浓度分别为1、5、10和15mmo/L的吉西他滨10μL作用AsPC-1细胞72h后，对照组，pcDNA3.1-和pcDNA3.1-PUMAAS组细胞的生长抑制率见Fig1。吉西他滨抑制对照组，pcDNA3.1-空载体组细胞增殖，而转染pcDNA3.1-PUMAAS后的细胞生长不受影响，说明PUMA表达抑制后抑制吉西他滨引起的细胞生长。

2.2 FCM检测

递增浓度的吉西他滨作用对照组AsPC-1细胞72h后，细胞凋亡率逐渐增加，浓度为1mmol/L时，凋亡率为3.92±1.56，而浓度为15mmol/L时，凋亡率为27.82±1.42，吉西他滨有明显的促凋亡效应，并与浓度有明显的依赖性；pcDNA3.1组细胞凋亡率在浓度为1mmol/L时为4.2±1.46，而浓度为15mmol/L时，凋亡率为25.44±1.37，两组相比差异无显著性（P＞0.05）；pcDNA3.1-PUMAAS组AsPC-1细胞受到1、5、10和15mmo/L的吉西他滨作用后，细胞凋亡率分别为0.72±0.86、0.92±0.73、1.38±0.48、1.73±0.45，与对照组和pcDNA3.1-空载体组比，差异分别有统计学意义（P＜0.01），与正常AsPC-1的凋亡率0.69±0.43比差异无显著性（P＞0.05）说明PUMA表达抑制后抑制吉西他滨引起的细胞凋亡（Fig2）。

2.3 TUNEL检测

吉西他滨作用对照组AsPC-1细胞72h后，玻片均可检测到凋亡细胞，随着浓度的增加，凋亡逐渐明显。这些TUNEL阳性细胞呈现了凋亡的多态性特征，部分凋亡细胞核出现浓缩断裂。15μmol/mL的吉西他滨作用72h后凋亡指数分别为10.74±2.3（Fig3.1A），而pcDNA3.1-PUMAAS组AsPC-1细胞在15μmol/mL的吉西他滨作用72h后，凋亡指数分别为1.2±0.93（Fig3.1B），两组相比相比有显著性差异P＜0.01）（Fig3.2），提示吉西他滨能诱导细胞凋亡，pcDNA3.1-PUMAAS转染抑制吉西他滨引起的细胞凋亡。

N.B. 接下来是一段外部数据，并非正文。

===== config.mk =====
export PLATFORM = sky130hd
export DESIGN_NAME = cfpga_reg_master_flat
export DESIGN_NICKNAME = d
export VERILOG_FILES = /design/src/rtl/cfpga_reg_master_if.sv /design/src/rtl/cfpga_reg_master.sv /design/src/flat_wrapper.sv
export SDC_FILE = /design/constraint.sdc
export NUM_CORES = 1
export LEC_CHECK = 0
export BUFFER_PORTS_ARGS = -buffer_cell sky130_fd_sc_hd__buf_4
export CORE_MARGIN = 2
export CORE_UTILIZATION = 53
export DETAILED_ROUTE_END_ITERATION = 10
export PLACE_DENSITY = 0.79
export SKIP_LAST_GASP = 1
export SLEW_MARGIN = 10
export SYNTH_ARGS = -nofsm -noshare
export SYNTH_HDL_FRONTEND = slang
export SYNTH_SLANG_ARGS = --single-unit

===== constraint.sdc =====
create_clock -name clk -period 3.3 [get_ports clk]
set_clock_uncertainty 0.15 [all_clocks]
set_input_delay 0.66 -clock clk [delete_from_list [all_inputs] [get_ports clk]]
set_output_delay 0.66 -clock clk [all_outputs]
set_load 0.03 [all_outputs]
===== src/rtl/lock_pkg.sv =====
// Shared definitions for the lock family: operating modes and edge-event bit positions.
package lock_pkg;
  typedef enum logic [1:0] {
    MODE_NORMAL = 2'd0,
    MODE_SET    = 2'd1,
    MODE_OPEN   = 2'd2,
    MODE_LOCK   = 2'd3
  } mode_t;

  localparam int EV_ENTER  = 0;
  localparam int EV_UNDO   = 1;
  localparam int EV_CANCEL = 2;
  localparam int EV_W      = 3;
endpackage


===== src/rtl/lock_edge_det.sv =====
// Rising-edge detector: a held level produces a single one-cycle event.
module lock_edge_det #(
  parameter int W = 3
) (
  input  logic         clk,
  input  logic         rst,
  input  logic [W-1:0] level,
  output logic [W-1:0] rise
);
  logic [W-1:0] prev;

  always_ff @(posedge clk or posedge rst) begin
    if (rst) prev <= '0;
    else     prev <= level;
  end

  assign rise = level & ~prev;
endmodule


===== src/rtl/multi_lock_core.sv =====
// Multi-key combination lock: code entry with undo/cancel, code change, open and lockout timers.
module multi_lock_core
  import lock_pkg::*;
#(
  parameter int N_KEYS    = 9,
  parameter int PW_LEN    = 4,
  parameter int MAX_TRIES = 3,
  parameter int OPEN_CYC  = 61425,
  parameter int LOCK_CYC  = 61425,
  parameter int IDLE_CYC  = 1000000
) (
  input  logic                      clk,
  input  logic                      rst,
  input  logic [N_KEYS-1:0]         key,
  input  logic                      enter,
  input  logic                      undo,
  input  logic                      cancel,
  input  logic                      set_req,
  output logic [1:0]                mode,
  output logic [$clog2(PW_LEN)-1:0] cursor,
  output logic [N_KEYS-1:0]         cur_entry,
  output logic                      pwset_available,
  output logic [3:0]                fail_cnt,
  output logic                      err
);
  localparam int CW   = $clog2(PW_LEN);
  localparam int TMAX = (OPEN_CYC > LOCK_CYC) ? OPEN_CYC : LOCK_CYC;
  localparam int TW   = $clog2(TMAX + 1);
  localparam int IW   = $clog2(IDLE_CYC + 1);

  mode_t             mode_q, mode_d;
  logic [CW-1:0]     cursor_q, cursor_d;
  logic [N_KEYS-1:0] entry_q [PW_LEN];
  logic [N_KEYS-1:0] entry_d [PW_LEN];
  logic [N_KEYS-1:0] code_q  [PW_LEN];
  logic [N_KEYS-1:0] code_d  [PW_LEN];
  logic              pwset_q, pwset_d;
  logic [3:0]        fail_q, fail_d, fail_inc;
  logic              err_q, err_d;
  logic [TW-1:0]     timer_q, timer_d;
  logic [IW-1:0]     idle_q, idle_d;
  logic              pend_q, pend_d;
  logic [EV_W-1:0]   rise;
  logic              entry_empty, match;

  lock_edge_det #(.W(EV_W)) u_edge (
    .clk   (clk),
    .rst   (rst),
    .level ({cancel, undo, enter}),
    .rise  (rise)
  );

  always_ff @(posedge clk or posedge rst) begin
    if (rst) begin
      mode_q   <= MODE_NORMAL;
      cursor_q <= '0;
      pwset_q  <= 1'b0;
      fail_q   <= '0;
      err_q    <= 1'b0;
      timer_q  <= '0;
      idle_q   <= '0;
      pend_q   <= 1'b0;
      for (int i = 0; i < PW_LEN; i++) begin
        entry_q[i] <= '0;
        code_q[i]  <= '0;
      end
    end else begin
      mode_q   <= mode_d;
      cursor_q <= cursor_d;
      pwset_q  <= pwset_d;
      fail_q   <= fail_d;
      err_q    <= err_d;
      timer_q  <= timer_d;
      idle_q   <= idle_d;
      pend_q   <= pend_d;
      for (int i = 0; i < PW_LEN; i++) begin
        entry_q[i] <= entry_d[i];
        code_q[i]  <= code_d[i];
      end
    end
  end

  always_comb begin
    mode_d      = mode_q;
    cursor_d    = cursor_q;
    pwset_d     = pwset_q;
    fail_d      = fail_q;
    err_d       = 1'b0;
    timer_d     = timer_q;
    idle_d      = '0;
    pend_d      = 1'b0;
    fail_inc    = (fail_q == 4'd15) ? 4'd15 : fail_q + 4'd1;
    entry_empty = 1'b1;
    match       = 1'b1;
    for (int i = 0; i < PW_LEN; i++) begin
      entry_d[i] = entry_q[i];
      code_d[i]  = code_q[i];
      if (entry_q[i] != '0) entry_empty = 1'b0;
      if (entry_q[i] != code_q[i]) match = 1'b0;
    end

    case (mode_q)
      MODE_OPEN, MODE_LOCK: begin
        if (timer_q <= TW'(1)) begin
          mode_d  = MODE_NORMAL;
          timer_d = '0;
          if (mode_q == MODE_LOCK) fail_d = '0;
        end else begin
          timer_d = timer_q - TW'(1);
        end
      end
      default: begin
        // A completed entry is evaluated one clock after the final enter edge.
        if (pend_q) begin
          cursor_d = '0;
          for (int i = 0; i < PW_LEN; i++) entry_d[i] = '0;
          if (pwset_q) begin
            for (int i = 0; i < PW_LEN; i++) code_d[i] = entry_q[i];
            pwset_d = 1'b0;
            mode_d  = MODE_NORMAL;
          end else if (match) begin
            fail_d = '0;
            if (mode_q == MODE_NORMAL) begin
              mode_d  = MODE_OPEN;
              timer_d = TW'(OPEN_CYC);
            end else begin
              pwset_d = 1'b1;
            end
          end else begin
            err_d  = 1'b1;
            fail_d = fail_inc;
            if (fail_inc == 4'(MAX_TRIES)) begin
              mode_d  = MODE_LOCK;
              timer_d = TW'(LOCK_CYC);
            end
          end
        end else if (rise[EV_CANCEL]) begin
          cursor_d = '0;
          pwset_d  = 1'b0;
          mode_d   = MODE_NORMAL;
          for (int i = 0; i < PW_LEN; i++) entry_d[i] = '0;
        end else if (mode_q == MODE_NORMAL && set_req) begin
          mode_d   = MODE_SET;
          cursor_d = '0;
          for (int i = 0; i < PW_LEN; i++) entry_d[i] = '0;
        end else if (mode_q == MODE_SET && !set_req) begin
          mode_d  = MODE_NORMAL;
          pwset_d = 1'b0;
        end else if (rise[EV_ENTER]) begin
          if (cursor_q == CW'(PW_LEN - 1)) pend_d = 1'b1;
          else cursor_d = cursor_q + CW'(1);
        end else if (rise[EV_UNDO]) begin
          if (entry_q[cursor_q] != '0) begin
            for (int i = 0; i < PW_LEN; i++)
              if (i >= int'(cursor_q)) entry_d[i] = '0;
          end else if (cursor_q != '0) begin
            entry_d[cursor_q - CW'(1)] = '0;
            cursor_d = cursor_q - CW'(1);
          end
        end else begin
          entry_d[cursor_q] = entry_q[cursor_q] | key;
          if (key == '0 && !entry_empty) begin
            if (idle_q == IW'(IDLE_CYC - 1)) begin
              cursor_d = '0;
              for (int i = 0; i < PW_LEN; i++) entry_d[i] = '0;
            end else begin
              idle_d = idle_q + IW'(1);
            end
          end
        end
      end
    endcase
  end

  assign mode            = mode_q;
  assign cursor          = cursor_q;
  assign cur_entry       = entry_q[cursor_q];
  assign pwset_available = pwset_q;
  assign fail_cnt        = fail_q;
  assign err             = err_q;
endmodule


===== config.mk =====
export PLATFORM = sky130hd
export DESIGN_NAME = multi_lock_core
export DESIGN_NICKNAME = d
export VERILOG_FILES = /design/src/rtl/lock_pkg.sv /design/src/rtl/lock_edge_det.sv /design/src/rtl/multi_lock_core.sv
export SDC_FILE = /design/constraint.sdc
export NUM_CORES = 1
export LEC_CHECK = 0
export CORE_AREA = 2 2 172 132
export CTS_BUF_LIST = sky130_fd_sc_hd__clkbuf_4 sky130_fd_sc_hd__clkbuf_8 sky130_fd_sc_hd__clkbuf_16
export DETAILED_ROUTE_END_ITERATION = 8
export DIE_AREA = 0 0 174 134
export GPL_TIMING_DRIVEN = 0
export PLACE_DENSITY = 0.5
export SETUP_SLACK_MARGIN = 0.5
export SYNTH_ARGS = -nofsm -noshare
export SYNTH_HDL_FRONTEND = slang
export SYNTH_SLANG_ARGS = --single-unit

===== constraint.sdc =====
create_clock -name clk -period 4.2 [get_ports clk]
set_input_delay 0.84 -clock clk [delete_from_list [all_inputs] [get_ports clk]]
set_output_delay 0.84 -clock clk [all_outputs]
set_load 0.02 [all_outputs]

==> run metrics <==
RSZ-0062 raised after global routing=false; worst slew margin relative to its limit=34.4%; pin count of the biggest net entering global routing=41; Die Height=134 um; total gr overflow=0; Num Clock Sinks=122; Post-CTS Hold Fix Bufs=0; Final Hold Vio Count=0; Main synth FF type=dfrtp_1; area of the multi-input gates=3180 um^2; drt drc=0; Num CTS Buffers=17; Setup-failing EPs final=0; clock root buffer=clkbuf_16; Reg clk slew, reported paths=0.05 ns; Worst Skew=0.0109 ns; FFs w/ async S/R, synth=100%; Power Density=671 nW/um^2; Syn Area/Cell=11.1 um^2; outcome=finished, final reports clean; worst hold path type=flip-flop to flip-flop; HPWL after detailed placement=12.3 mm; mapped cell area=6390 um^2; FILL cells=2,139; fmax=304 MHz; CTS H-tree lvls=4; Post-CTS Setup Repair Bufs=0; Tot GR Track Use=15.3%; Worst-Skew Late Latency=0.41 ns; Initial Util=29.5%; Seq cells post-synth=122; diode count=0; yosys warns=0; Starting DRT DRC Count=317; Seq/Total Area, Yosys=47.8%; Worst Path Required=3.36 ns; wire length per cell=18.1 um; FF+latch area=3050 um^2; vias in the first global route=4,889; Worst setup EP type=primary output; commonest non-fill, non-tap cells in the layout=122 x dfrtp_1, 49 x nor2_1, 48 x xnor2_1, 37 x mux2_2, 36 x nand2_1; CP max FO=10; Net Count, Synth=604; Area Growth Syn to Fin=22.8%; cells after synthesis=578; Startpoint Class=flip-flop; fraction of the cycle the final worst path needs=78.4%; initial antenna violation count=0; share of layout cells above drive strength 1=15.0%; CTS tree=done; final setup TNS=0 ns; die width=174 um; Setup CP Type=flip-flop to primary output; Final Critical Period=3.29 ns; Pins Over Slew Limit=0; drt total wl=17.0 mm; TritonRoute pass-1 iters=4; Layout Nets=659; post-CTS sizing=0; drt via density=5.13; Max clock buf depth=2; total power=5260 uW; Die ar.=23,300 um^2; Port-buffer cells=33; first-pass GRT wire length=27.6 mm; cell leakage power=0.00329 uW; number of synthesized flops with an enable pin=0; Worst-Margin Slew=0.975 ns; IO Count=34; Worst EP arrival=2.45 ns; commonest non-fill, non-tap cell in the layout=dfrtp_1; core area=21,600 um^2; GPL Wtd Cong=0.878; post-synth cell types=60; max-cap violations=0; Routed Antenna Nets=0; total number of vias=4,818; row count=47; Worst IR Drop VDD=0.343 mV
[layer usage]
layer / up-vias / wire length, um / global-route usage, %
met3: 11 / 680 / 4.00
met2: 86 / 7860 / 23.2
met5: - / 0 / 0
met1: 2476 / 8290 / 21.5
met4: 0 / 170 / 4.48
li1: 2245 / - / -
[registers in the layout (all words and copies together), names as in the netlist]
signal           flops
entry_q             36
mode                 2
cursor               2
u_edge.prev          3
code_q              36
err                  1
pwset_available      1
timer_q             16
idle_q              20
pend_q               1
fail_cnt             4
[power by group]
part / internal (uW) / total (uW) / switching [uW]
clock network: 1180 / 1710 / 535
registers: 1320 / 1580 / 259
logic: 822 / 1970 / 1150
total: 3320 / 5260 / 1940
[stage by stage]
stage	std cells	hold WS [ns]	instance area [um^2]	setup slack (ns)	util [%]
after floorplan	578	0.453	6390	1.43	-
after global placement	905	0.474	7090	0.621	32.8
after detailed placement	908	0.495	7150	0.760	33.0
after CTS	940	0.504	7840	0.892	36.2
after global routing	940	0.536	7840	0.841	36.2
final	940	0.499	7840	0.905	36.2
[cell type report]
| type | instances | share of cell area [%] |
|---|---|---|
| Timing Repair Buffer | 36 | 4.98 |
| Buffer | 16 | 1.07 |
| Clock buffer | 21 | 6.13 |
| Sequential cell | 122 | 38.9 |
| Tap cell | 294 | 4.69 |
| Multi-Input combinational cell | 420 | 40.5 |
| Inverter | 20 | 1.00 |
| Clock inverter | 11 | 2.73 |
[logic make-up after synthesis]
family / Yosys count / synth area share (%)
multiplexers: 47 / 10.3
XOR/XNOR: 56 / 7.68
AO/OA/AOI/OAI: 106 / 12.7
flip-flops: 122 / 47.8
AND/OR/NAND/NOR: 198 / 16.6
buffers and inverters: 36 / 2.49
adder cells (fa/ha/maj): 13 / 2.47
[cells in the mapped netlist (4+ instances only)]
library cell | number | share of area [%]
o311a_1 | 7 | 1.1
o2bb2ai_1 | 27 | 3.7
nand3_1 | 17 | 1.3
mux2_2 | 37 | 6.5
mux4_1 | 6 | 2.5
dfrtp_1 | 122 | 48
nand4_1 | 13 | 1.3
nand3b_1 | 6 | 0.71
or4_1 | 5 | 0.59
nor2_1 | 49 | 2.9
inv_1 | 20 | 1.2
xor2_1 | 8 | 1.1
a21o_1 | 5 | 0.59
nand2_1 | 36 | 2.1
nor3_1 | 14 | 1.1
nand2b_1 | 6 | 0.59
nor3b_1 | 4 | 0.47
o31a_1 | 5 | 0.69
and3_1 | 7 | 0.69
o21ai_0 | 26 | 2.0
clkbuf_1 | 12 | 0.71
nor2b_1 | 8 | 0.78
ha_1 | 11 | 2.2
xnor2_1 | 48 | 6.6
nor4_1 | 17 | 1.7
a21oi_1 | 14 | 1.1
[worst paths after layout]
kind,start,end,slack (ns),cells past startpoint
worst max-delay path,cursor[0],cur_entry[3],0.91,3
worst min-delay path,idle_q[0],idle_q[0],0.50,1
worst max register to register,entry_q[26],timer_q[12],1.16,8
worst min register to register,idle_q[0],idle_q[0],0.50,1
max in group asynchronous,rst,timer_q[8],2.63,4
min in group asynchronous,rst,idle_q[15],0.76,2
[critical path, stage by stage, from the launching register on]
cell and delay [ns]:
dfrtp_1 0.54, buf_6 0.23, mux4_1 0.68, clkdlybuf4s50_1 0.60
No activity file was read; power rests on OpenSTA's default activity.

Fig3.1 TUNEL analysis for AsPC-1 cells treated by Gemcitabine

2.4 Hoechst33258染色检测细胞凋亡程度

正常细胞核形态正常，而经吉西他滨作用的AsPC-1细胞，用Hoechst 33258染色后显示，细胞皱缩，体积变小，核固缩，核染色质浓缩，凋亡小体，表面起泡（Fig4A），表明吉西他滨能够诱导AsPC-1细胞凋亡，而pcDNA3.1-PUMAAS组AsPC-1细胞在吉西他滨作用下凋亡表现不明显（Fig4B）。

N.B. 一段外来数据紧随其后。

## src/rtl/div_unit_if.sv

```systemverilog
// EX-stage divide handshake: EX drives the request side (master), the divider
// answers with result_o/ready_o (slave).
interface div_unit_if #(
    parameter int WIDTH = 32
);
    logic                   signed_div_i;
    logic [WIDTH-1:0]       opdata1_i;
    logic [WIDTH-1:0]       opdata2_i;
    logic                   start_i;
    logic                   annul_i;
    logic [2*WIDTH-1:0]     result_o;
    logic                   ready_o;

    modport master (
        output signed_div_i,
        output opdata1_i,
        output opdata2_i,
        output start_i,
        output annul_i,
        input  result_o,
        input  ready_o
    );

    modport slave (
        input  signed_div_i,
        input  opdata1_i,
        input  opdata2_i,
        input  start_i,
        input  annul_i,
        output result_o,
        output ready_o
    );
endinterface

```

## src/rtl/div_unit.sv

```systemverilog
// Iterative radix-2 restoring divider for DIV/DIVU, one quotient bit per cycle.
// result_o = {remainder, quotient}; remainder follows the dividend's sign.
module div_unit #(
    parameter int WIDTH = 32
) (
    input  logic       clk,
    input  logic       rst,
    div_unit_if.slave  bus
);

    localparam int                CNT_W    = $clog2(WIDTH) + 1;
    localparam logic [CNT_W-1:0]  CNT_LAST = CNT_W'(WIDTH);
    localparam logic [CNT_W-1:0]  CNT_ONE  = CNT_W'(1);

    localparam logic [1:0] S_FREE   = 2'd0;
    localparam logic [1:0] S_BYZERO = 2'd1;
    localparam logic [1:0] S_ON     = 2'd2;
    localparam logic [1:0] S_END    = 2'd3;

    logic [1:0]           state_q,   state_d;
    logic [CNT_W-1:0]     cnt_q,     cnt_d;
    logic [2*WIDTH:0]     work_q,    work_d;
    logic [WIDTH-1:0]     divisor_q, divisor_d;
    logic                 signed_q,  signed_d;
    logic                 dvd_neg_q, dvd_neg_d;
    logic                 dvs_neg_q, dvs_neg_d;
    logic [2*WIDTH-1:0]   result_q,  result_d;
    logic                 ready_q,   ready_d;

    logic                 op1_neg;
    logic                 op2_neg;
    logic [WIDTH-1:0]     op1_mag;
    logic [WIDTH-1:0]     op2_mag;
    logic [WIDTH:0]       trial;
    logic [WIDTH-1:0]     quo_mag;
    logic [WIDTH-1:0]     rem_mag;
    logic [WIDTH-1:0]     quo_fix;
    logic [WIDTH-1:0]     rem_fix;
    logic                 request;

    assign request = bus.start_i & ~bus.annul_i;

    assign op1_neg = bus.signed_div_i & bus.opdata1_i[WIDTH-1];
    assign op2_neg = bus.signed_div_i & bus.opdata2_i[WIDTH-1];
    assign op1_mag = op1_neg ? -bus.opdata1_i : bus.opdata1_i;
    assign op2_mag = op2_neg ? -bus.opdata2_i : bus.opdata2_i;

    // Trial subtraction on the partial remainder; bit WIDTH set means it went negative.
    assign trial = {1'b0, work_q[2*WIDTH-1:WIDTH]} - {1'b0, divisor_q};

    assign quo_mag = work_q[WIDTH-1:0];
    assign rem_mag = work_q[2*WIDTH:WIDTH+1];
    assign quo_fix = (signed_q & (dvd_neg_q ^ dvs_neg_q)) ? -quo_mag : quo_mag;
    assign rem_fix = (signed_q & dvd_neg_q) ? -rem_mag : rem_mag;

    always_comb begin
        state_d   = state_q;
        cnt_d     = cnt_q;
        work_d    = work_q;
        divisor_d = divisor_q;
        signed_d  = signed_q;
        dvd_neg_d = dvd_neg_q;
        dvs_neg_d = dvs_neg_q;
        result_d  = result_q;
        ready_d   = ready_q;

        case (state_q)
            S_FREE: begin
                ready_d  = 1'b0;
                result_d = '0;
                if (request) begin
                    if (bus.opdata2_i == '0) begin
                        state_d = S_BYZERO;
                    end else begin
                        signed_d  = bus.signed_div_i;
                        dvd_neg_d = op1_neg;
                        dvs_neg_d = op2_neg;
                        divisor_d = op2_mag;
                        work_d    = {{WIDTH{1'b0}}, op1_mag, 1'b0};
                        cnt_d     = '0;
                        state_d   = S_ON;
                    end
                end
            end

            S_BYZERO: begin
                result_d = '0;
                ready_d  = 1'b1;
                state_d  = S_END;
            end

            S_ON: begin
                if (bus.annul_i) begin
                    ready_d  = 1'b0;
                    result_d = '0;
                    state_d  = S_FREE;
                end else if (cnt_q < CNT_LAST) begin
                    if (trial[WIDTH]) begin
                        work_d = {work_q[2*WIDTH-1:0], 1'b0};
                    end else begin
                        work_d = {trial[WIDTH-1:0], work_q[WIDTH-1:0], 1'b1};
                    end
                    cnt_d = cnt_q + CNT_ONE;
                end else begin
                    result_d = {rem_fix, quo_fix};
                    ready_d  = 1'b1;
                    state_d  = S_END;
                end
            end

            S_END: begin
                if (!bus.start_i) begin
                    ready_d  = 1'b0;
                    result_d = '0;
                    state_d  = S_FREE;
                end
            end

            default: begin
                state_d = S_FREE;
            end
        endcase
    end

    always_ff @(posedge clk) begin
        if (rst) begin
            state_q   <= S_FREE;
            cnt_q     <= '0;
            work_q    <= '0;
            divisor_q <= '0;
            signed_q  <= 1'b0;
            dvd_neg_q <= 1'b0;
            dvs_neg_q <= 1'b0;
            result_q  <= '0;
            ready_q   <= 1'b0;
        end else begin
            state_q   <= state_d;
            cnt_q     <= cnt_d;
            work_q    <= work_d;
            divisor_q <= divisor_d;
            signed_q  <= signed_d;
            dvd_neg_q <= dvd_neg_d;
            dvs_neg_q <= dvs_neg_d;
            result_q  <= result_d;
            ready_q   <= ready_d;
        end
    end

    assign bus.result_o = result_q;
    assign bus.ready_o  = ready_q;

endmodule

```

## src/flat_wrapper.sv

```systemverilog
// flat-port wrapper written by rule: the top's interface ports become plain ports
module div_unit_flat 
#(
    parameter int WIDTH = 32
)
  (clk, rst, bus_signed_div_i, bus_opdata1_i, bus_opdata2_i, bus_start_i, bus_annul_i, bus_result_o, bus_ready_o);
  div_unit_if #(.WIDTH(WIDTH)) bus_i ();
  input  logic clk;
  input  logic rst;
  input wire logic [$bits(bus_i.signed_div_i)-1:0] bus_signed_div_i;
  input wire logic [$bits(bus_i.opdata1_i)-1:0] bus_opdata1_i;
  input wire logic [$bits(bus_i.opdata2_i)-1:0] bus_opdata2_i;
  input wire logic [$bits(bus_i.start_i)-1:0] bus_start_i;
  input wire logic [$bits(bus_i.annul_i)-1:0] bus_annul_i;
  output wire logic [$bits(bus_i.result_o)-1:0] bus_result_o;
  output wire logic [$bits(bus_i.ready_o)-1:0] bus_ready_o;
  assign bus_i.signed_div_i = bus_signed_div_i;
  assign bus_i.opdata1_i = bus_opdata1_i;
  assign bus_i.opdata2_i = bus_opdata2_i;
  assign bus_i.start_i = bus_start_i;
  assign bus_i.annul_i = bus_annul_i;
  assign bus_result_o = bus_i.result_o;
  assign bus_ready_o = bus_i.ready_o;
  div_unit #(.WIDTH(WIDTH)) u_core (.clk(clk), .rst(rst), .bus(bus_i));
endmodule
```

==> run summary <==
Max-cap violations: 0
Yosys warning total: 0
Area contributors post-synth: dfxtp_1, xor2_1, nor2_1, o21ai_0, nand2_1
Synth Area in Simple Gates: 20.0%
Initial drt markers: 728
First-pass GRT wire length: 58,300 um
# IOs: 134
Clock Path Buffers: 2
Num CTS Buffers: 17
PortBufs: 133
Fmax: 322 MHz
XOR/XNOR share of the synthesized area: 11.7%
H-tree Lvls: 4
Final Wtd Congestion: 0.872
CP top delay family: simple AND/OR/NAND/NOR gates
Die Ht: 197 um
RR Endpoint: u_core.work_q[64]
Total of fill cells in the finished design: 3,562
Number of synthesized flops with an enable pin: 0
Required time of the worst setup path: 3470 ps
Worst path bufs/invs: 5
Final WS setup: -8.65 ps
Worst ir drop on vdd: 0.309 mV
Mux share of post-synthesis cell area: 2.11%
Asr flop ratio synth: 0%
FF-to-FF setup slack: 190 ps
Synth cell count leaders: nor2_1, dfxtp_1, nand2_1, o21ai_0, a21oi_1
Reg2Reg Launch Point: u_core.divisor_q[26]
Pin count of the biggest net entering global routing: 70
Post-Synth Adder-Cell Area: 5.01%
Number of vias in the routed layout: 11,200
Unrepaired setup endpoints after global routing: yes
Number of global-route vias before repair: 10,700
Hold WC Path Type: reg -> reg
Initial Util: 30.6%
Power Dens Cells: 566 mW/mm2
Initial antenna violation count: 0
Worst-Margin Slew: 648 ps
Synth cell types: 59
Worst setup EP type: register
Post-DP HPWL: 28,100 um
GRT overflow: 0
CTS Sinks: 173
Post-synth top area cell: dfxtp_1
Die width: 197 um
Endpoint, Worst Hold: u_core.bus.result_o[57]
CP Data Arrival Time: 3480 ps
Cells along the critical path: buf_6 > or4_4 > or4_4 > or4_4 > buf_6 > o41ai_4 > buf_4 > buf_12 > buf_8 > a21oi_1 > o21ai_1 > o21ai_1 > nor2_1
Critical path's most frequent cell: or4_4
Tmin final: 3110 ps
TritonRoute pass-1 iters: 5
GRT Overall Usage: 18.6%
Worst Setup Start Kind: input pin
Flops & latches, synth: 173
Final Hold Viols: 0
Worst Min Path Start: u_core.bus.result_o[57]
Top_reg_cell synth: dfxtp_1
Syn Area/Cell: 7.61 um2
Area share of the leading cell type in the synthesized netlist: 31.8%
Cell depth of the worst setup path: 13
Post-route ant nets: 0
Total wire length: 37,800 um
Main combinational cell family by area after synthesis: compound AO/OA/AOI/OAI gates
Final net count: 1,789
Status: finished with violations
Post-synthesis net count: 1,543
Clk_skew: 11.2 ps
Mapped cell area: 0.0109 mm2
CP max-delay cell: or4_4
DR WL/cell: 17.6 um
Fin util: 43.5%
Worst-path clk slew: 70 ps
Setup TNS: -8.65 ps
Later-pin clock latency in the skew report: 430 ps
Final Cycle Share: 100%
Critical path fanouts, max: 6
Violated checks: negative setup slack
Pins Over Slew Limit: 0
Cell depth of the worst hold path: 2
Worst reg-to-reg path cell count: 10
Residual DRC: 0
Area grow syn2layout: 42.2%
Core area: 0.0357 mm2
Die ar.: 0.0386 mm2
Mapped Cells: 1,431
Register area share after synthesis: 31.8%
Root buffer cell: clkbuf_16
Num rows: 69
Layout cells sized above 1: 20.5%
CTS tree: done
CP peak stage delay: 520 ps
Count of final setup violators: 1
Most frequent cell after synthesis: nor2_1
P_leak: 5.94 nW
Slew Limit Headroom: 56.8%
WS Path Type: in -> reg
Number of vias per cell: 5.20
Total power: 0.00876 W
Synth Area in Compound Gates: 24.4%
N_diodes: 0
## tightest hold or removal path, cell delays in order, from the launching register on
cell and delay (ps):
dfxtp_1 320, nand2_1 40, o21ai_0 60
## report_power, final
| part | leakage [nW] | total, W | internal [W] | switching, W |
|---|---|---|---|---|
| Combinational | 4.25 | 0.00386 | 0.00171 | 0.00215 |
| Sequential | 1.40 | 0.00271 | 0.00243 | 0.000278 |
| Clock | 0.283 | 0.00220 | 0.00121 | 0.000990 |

2.5 吉西他滨对PUMA蛋白和PUMAmRNA表达的影响

Fig4 Hoechst staining for AsPC-1 cells treated by Gemcitabine

AsPC-1细胞给于浓度分别为1、5、10和15mmo/L的吉西他滨10μL作用72h后，PUMA蛋白和PUMA mRNA表达逐渐增加，在15mmo/L时表达量达到高峰。当AsPC-1转染pcDNA3.1-PUMAAS 抑制PUMA表达后，吉西他滨诱导PUMA表达的作用消失（Fig5-6）。

3 讨 论

PUMA是新近发现的Bcl-2家族BH-3亚家族中的成员，是p53的主要靶基因，可被内外源野生型p53快速诱导。PUMA通过其下游Bax/Bak及Bcl-2/Bcl-xL相互作用，引起Bax活化、细胞色素C释放及caspase级联效应，导致细胞凋亡[1]。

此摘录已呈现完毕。